##### DATA EXTRACT

This is an optimization exercise on Yosys and OpenROAD, whose aim is small area and a short achievable clock period, not a production implementation.
RTL that was checked went through simulation tests only; none was proved equivalent to the original.
Power figures rest on the tool's default switching activity, not on a simulated workload.

==> branch pepper <==
==> flow/design.v (excerpt) <==
module mem_responder #(
   parameter int DATA_W      = 16,
   parameter int ADDR_W      = 8,
   parameter int WAIT_CYCLES = 2,
   parameter int PROT_LIMIT  = 16
) (
   input  logic              clk,
   input  logic              reset,
   input  logic [15:0]       mem_addr,
   input  logic [DATA_W-1:0] mem_data_in,
   input  logic              mem_rd,
   input  logic              mem_wr,
   output logic [DATA_W-1:0] mem_data_out,
   output logic              mem_ready,
   output logic              mem_busy,
   output logic              mem_err
);
==> module mem_responder, before the edit <==
module mem_responder #(
   parameter int DATA_W      = 16,
   parameter int ADDR_W      = 8,
   parameter int WAIT_CYCLES = 2,
   parameter int PROT_LIMIT  = 16
) (
   input  logic              clk,
   input  logic              reset,
   input  logic [15:0]       mem_addr,
   input  logic [DATA_W-1:0] mem_data_in,
   input  logic              mem_rd,
   input  logic              mem_wr,
   output logic [DATA_W-1:0] mem_data_out,
   output logic              mem_ready,
   output logic              mem_busy,
   output logic              mem_err
);
   localparam int NW   = 256;            
   localparam int TSTP = 3;              
   localparam int ISTP = 5;              
   localparam int NT   = (NW - 1) / TSTP + 1;    
   localparam int NI   = (NW - 1) / ISTP + 1;    
   logic c1_q, c2_q, c3_q, rdy_q, busy_q, erro_q;
   logic accept;
   logic err_q;
   assign accept = ~busy_q & (mem_rd | mem_wr);
   always_ff @(posedge clk or posedge reset) begin
      if (reset) begin
         c1_q   <= 1'b0;
         c2_q   <= 1'b0;
         c3_q   <= 1'b0;
         rdy_q  <= 1'b0;
         busy_q <= 1'b0;
         erro_q <= 1'b0;
      end else begin
         c1_q   <= accept;
         c2_q   <= c1_q;
         c3_q   <= c2_q;
         rdy_q  <= c3_q;
         busy_q <= accept | c1_q | c2_q | c3_q;
         erro_q <= c3_q & err_q;
      end
   end
   assign mem_busy  = busy_q;
   assign mem_ready = rdy_q;
   assign mem_err   = erro_q;
   logic              take;
   logic              oor_in;
   logic [7:0]        t_q;           
   logic [7:0]        tn;
   logic [3:0]        tl_q;          
   logic [7:0]        tm_q, th_q;
   logic [3:0]        lo_q, lo_d;    
   logic [7:0]        mid_q, mid_d;
   logic [7:0]        hi_q, hi_d;
   logic              oor_q, oor_d;
   logic              pw_q, pw_d;    
   logic [DATA_W-1:0] wdata_q;
   assign take   = accept & ~reset;
   assign oor_in = mem_addr[15:8] != 8'd0;
   assign oor_d  = take ? oor_in : oor_q;
   assign pw_d   = take ? (mem_wr & ~mem_rd & ~oor_in) : pw_q;
   assign tn     = t_q + 8'd2;
   logic [3:0] wl;
   logic [7:0] wm, wh;
   logic [3:0] lo_t;
   logic [7:0] mid_t0, mid_t1, hi_t0, hi_t1;
   logic       b0, b1, mlt, mle;
   always_comb begin
      wl = 4'd1 << mem_addr[1:0];
      wm = 8'd1 << mem_addr[4:2];
      wh = 8'd1 << mem_addr[7:5];
      lo_t = '0;
      mid_t0 = '0;
      mid_t1 = '0;
      hi_t0 = '0;
      hi_t1 = '0;
      b0 = 1'b0;
      mlt = 1'b0;
      mle = 1'b0;
      for (int k = 0; k < 4; k++)
         for (int j = 0; j < 4; j++)
            lo_t[k] = lo_t[k] | (wl[j] & tl_q[(j - k + 4) % 4]);
      for (int j = 0; j < 4; j++)
         for (int m = j + 1; m < 4; m++)
            b0 = b0 | (wl[j] & tl_q[m]);
      for (int k = 0; k < 8; k++)
         for (int j = 0; j < 8; j++) begin
            mid_t0[k] = mid_t0[k] | (wm[j] & tm_q[(j - k + 8) % 8]);
            mid_t1[k] = mid_t1[k] | (wm[j] & tm_q[(j - k + 7) % 8]);
            hi_t0[k]  = hi_t0[k]  | (wh[j] & th_q[(j - k + 8) % 8]);
            hi_t1[k]  = hi_t1[k]  | (wh[j] & th_q[(j - k + 7) % 8]);
         end
      for (int j = 0; j < 8; j++)
         for (int m = j; m < 8; m++) begin
            if (m > j) mlt = mlt | (wm[j] & tm_q[m]);
            mle = mle | (wm[j] & tm_q[m]);
         end
      b1 = b0 ? mle : mlt;
   end
   always_comb begin
      if (take) begin
         lo_d  = lo_t;
         mid_d = b0 ? mid_t1 : mid_t0;
         hi_d  = b1 ? hi_t1 : hi_t0;
      end else begin
         lo_d  = {lo_q[0], lo_q[3:1]};
         mid_d = lo_q[0] ? {mid_q[0], mid_q[7:1]} : mid_q;
         hi_d  = (lo_q[0] & mid_q[0]) ? {hi_q[0], hi_q[7:1]} : hi_q;
      end
   end
   always_ff @(posedge clk) begin
      t_q   <= t_q + 8'd1;
      tl_q  <= 4'd1 << tn[1:0];
      tm_q  <= 8'd1 << tn[4:2];
      th_q  <= 8'd1 << tn[7:5];
      lo_q  <= lo_d;
      mid_q <= mid_d;
      hi_q  <= hi_d;
      oor_q <= oor_d;
      pw_q  <= pw_d;
      if (take) begin
         err_q   <= (mem_rd & mem_wr) | oor_in;
         wdata_q <= mem_data_in;
      end
   end
   logic [NI-1:0] ins_q;    
   logic [NT-1:0] tap_q;    
   for (genvar i = 0; i < NI; i++) begin : g_ins
      localparam int S = i * ISTP;
      always_ff @(posedge clk) ins_q[i] <= pw_d & hi_d[S / 32] & mid_d[(S / 4) % 8] & lo_d[S % 4];
   end
   for (genvar i = 0; i < NT; i++) begin : g_tap
      localparam int S = i * TSTP;
      always_ff @(posedge clk) tap_q[i] <= ~oor_d & hi_d[S / 32] & mid_d[(S / 4) % 8] & lo_d[S % 4];
   end
   function automatic int pol(input int s);
      int n;
      n = 0;
      for (int k = s; k < NW; k++) begin
         if (((k + 1) % NW) % ISTP == 0) n = n + 1;
      end
      pol = n % 2;
   endfunction
   logic [DATA_W-1:0] ring [NW];
   for (genvar s = 0; s < NW; s++) begin : g_slot
      localparam int NXT = (s + 1) % NW;
      if (NXT % ISTP == 0) begin : g_mux
         localparam bit P = pol(s) != 0;
         always_ff @(posedge clk) ring[s] <= ~(ins_q[NXT / ISTP] ? (wdata_q ^ {DATA_W{~P}}) : ring[NXT]);
      end else begin : g_shift
         always_ff @(posedge clk) ring[s] <= ring[NXT];
      end
   end
   logic [DATA_W-1:0] rmux;
   logic [DATA_W-1:0] rdata_q;
   always_comb begin
      rmux = '0;
      for (int i = 0; i < NT; i++) begin
         rmux = rmux | ({DATA_W{tap_q[i]}} & (ring[i * TSTP] ^ {DATA_W{pol(i * TSTP) != 0}}));
      end
   end
   always_ff @(posedge clk) begin
      rdata_q <= (c1_q ? '0 : rdata_q) | rmux;
   end
   assign mem_data_out = rdata_q;
endmodule
Settings: LEC_CHECK=0, CAP_MARGIN=20, CORE_MARGIN=2, CORE_UTILIZATION=60, CTS_BUF_LIST=sky130_fd_sc_hd__clkbuf_8 sky130_fd_sc_hd__clkbuf_16, CTS_CLUSTER_DIAMETER=70, CTS_CLUSTER_SIZE=30, SETUP_SLACK_MARGIN=1.9, SLEW_MARGIN=20; clock period 4.0 ns.
run.sh (not shown) runs the stock make flow with config.mk's settings and CLKGATE_MAP_FILE= SYNTH_SCRIPT=/design/flow/synth_recipe.tcl, a recipe that flattens the netlist after the stock synthesis.
==> branch lagoon (differences from branch pepper) <==
==> flow/design.v (replaced) <==
module mem_responder #(
   parameter int DATA_W      = 16,
   parameter int ADDR_W      = 8,
   parameter int WAIT_CYCLES = 2,
   parameter int PROT_LIMIT  = 16
) (
   input  logic              clk,
   input  logic              reset,
   input  logic [15:0]       mem_addr,
   input  logic [DATA_W-1:0] mem_data_in,
   input  logic              mem_rd,
   input  logic              mem_wr,
   output logic [DATA_W-1:0] mem_data_out,
   output logic              mem_ready,
   output logic              mem_busy,
   output logic              mem_err
);
   localparam int NR = 64;    
   localparam int RW = 6;     
   logic c1_q, c2_q, c3_q, rdy_q, busy_q, erro_q;
   logic accept;
   assign accept = ~busy_q & (mem_rd | mem_wr);
   always_ff @(posedge clk or posedge reset) begin
      if (reset) begin
         c1_q   <= 1'b0;
         c2_q   <= 1'b0;
         c3_q   <= 1'b0;
         rdy_q  <= 1'b0;
         busy_q <= 1'b0;
         erro_q <= 1'b0;
      end else begin
         c1_q   <= accept;
         c2_q   <= c1_q;
         c3_q   <= c2_q;
         rdy_q  <= c3_q;
         busy_q <= accept | c1_q | c2_q | c3_q;
         erro_q <= c3_q & err_q;
      end
   end
   assign mem_busy  = busy_q;
   assign mem_ready = rdy_q;
   assign mem_err   = erro_q;
   logic          take;
   logic          oor_in;
   logic [RW-1:0] ring_q;
   logic [1:0]    j_q;
   logic          oor_q;
   logic          err_q;
   logic [DATA_W-1:0] wdata_q;
   logic          pw_q;       
   logic [1:0]    ph_q;       
   logic          ins_now;
   assign take    = accept & ~reset;
   assign oor_in  = mem_addr[15:8] != 8'd0;
   assign ins_now = pw_q & (ph_q == j_q);
   always_ff @(posedge clk) begin
      ph_q <= ph_q + 2'd1;
      if (take) begin
         ring_q  <= mem_addr[7:2];
         j_q     <= mem_addr[1:0];
         oor_q   <= oor_in;
         err_q   <= (mem_rd & mem_wr) | oor_in;
         wdata_q <= mem_data_in;
         pw_q    <= mem_wr & ~mem_rd & ~oor_in;
      end else if (ins_now) begin
         pw_q    <= 1'b0;
      end
   end
   logic [NR-1:0]     rsel;
   logic [DATA_W-1:0] tap0 [NR];
   logic [DATA_W-1:0] tap2 [NR];
   always_comb begin
      rsel = '0;
      rsel[ring_q] = 1'b1;
   end
   for (genvar r = 0; r < NR; r++) begin : g_ring
      logic [DATA_W-1:0] s0, s1, s2, s3;
      always_ff @(posedge clk) begin
         s0 <= s1;
         s1 <= s2;
         s2 <= s3;
         s3 <= (ins_now & rsel[r]) ? wdata_q : s0;
      end
      assign tap0[r] = s0;
      assign tap2[r] = s2;
   end
   logic [1:0]        slot;
   logic              hit;
   logic [DATA_W-1:0] rmux;
   logic [DATA_W-1:0] rdata_q;
   assign slot = j_q - ph_q;
   assign hit  = ~slot[0];
   always_comb begin
      rmux = '0;
      for (int r = 0; r < NR; r++) begin
         rmux = rmux | ({DATA_W{rsel[r]}} & (slot[1] ? tap2[r] : tap0[r]));
      end
   end
   always_ff @(posedge clk) begin
      if ((c1_q | c2_q | c3_q) & hit) begin
         rdata_q <= oor_q ? '0 : rmux;
      end
   end
   assign mem_data_out = rdata_q;
endmodule
CORE_UTILIZATION = 65   (was 60)
CTS_BUF_LIST = default   (was sky130_fd_sc_hd__clkbuf_8 sky130_fd_sc_hd__clkbuf_16)
CTS_CLUSTER_DIAMETER = default   (was 70)
CTS_CLUSTER_SIZE = default   (was 30)
SETUP_SLACK_MARGIN = 2.0   (was 1.9)
SYNTH_MEMORY_MAX_BITS = 8192   (was default)
==> comparison table <==
| quantity | branch lagoon | branch pepper |
|---|---|---|
| Outcome | finished clean | finished clean |
| Wire length of the first global-routing pass | 469 mm | 498 mm |
| Total CTS buffers | 384 | 168 |
| Non-clock buffers, area share | 0.0744 | 0.0334 |
| Yosys warns | 3 | 2 |
| Total power of the final layout | 83400 µW | 67000 µW |
| Clock group | 36500 µW | 21000 µW |
| Finished Layout Cells | 11400 | 9941 |
| Avg Inst Size Synth | 14.3 µm² | 14.6 µm² |
| Clock-pin slew of the registers on the worst-case setup and hold paths | 0.06 ns | 0.11 ns |
| Clock Sinks | 4147 | 4323 |
| Post-route fraction of the period consumed by the critical path | 0.975 | 0.603 |
| Seq. pwr | 42900 µW | 43300 µW |
| Full die area | 0.178 mm² | 0.181 mm² |
| Number of tap instances | 2325 | 2340 |
| Multiplexer share of the synthesized area | 0.173 | 0.0830 |
| H-tree level count | 5 | 4 |
| Fraction of final layout cells with drive strength greater than 1 | 0.306 | 0.123 |
| Avg WL per Cell | 30.4 µm | 38.4 µm |
Only the layout flow was run in branch lagoon; the RTL was not checked for function there.

## afterwards: timing with drivers on the ports
The results above use ideal ports. As a check the final layouts listed here were re-extracted and re-timed, cells and wires unchanged. Step 1 assumes that a clkbuf_16 drives the clock port and a buf_2 every other input. Step 2 times the ports against the registers' clock, not the clock port: input delays grow and output delays shrink by t, the midpoint of the rising clock arrivals with the driver on. Slacks: no drivers / after step 1 / after step 2; pairs: no drivers / after step 1.
run | t (ns) | setup WS [ns] | slew at the worst register clock pin (ns)
branch pepper | 0.946 | 1.590 / 1.590 / 0.738 | 0.12 / 0.12
branch lagoon | 1.046 | 0.100 / 0.100 / 0.100 | 0.07 / 0.07
After both steps setup and hold are still met in every run listed. The setup slack of branch pepper, which loses most, moves by 0.000 ns with the drivers and by -0.852 ns with both steps.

##########

- **WHAT YOU SHOULD DO**
Report every line of the records that contains the word "rmux".

- **SOLUTION TO THE EXERCISE**
   logic [DATA_W-1:0] rmux;
      rmux = '0;
         rmux = rmux | ({DATA_W{tap_q[i]}} & (ring[i * TSTP] ^ {DATA_W{pol(i * TSTP) != 0}}));
      rdata_q <= (c1_q ? '0 : rdata_q) | rmux;
   logic [DATA_W-1:0] rmux;
      rmux = '0;
         rmux = rmux | ({DATA_W{rsel[r]}} & (slot[1] ? tap2[r] : tap0[r]));
         rdata_q <= oor_q ? '0 : rmux;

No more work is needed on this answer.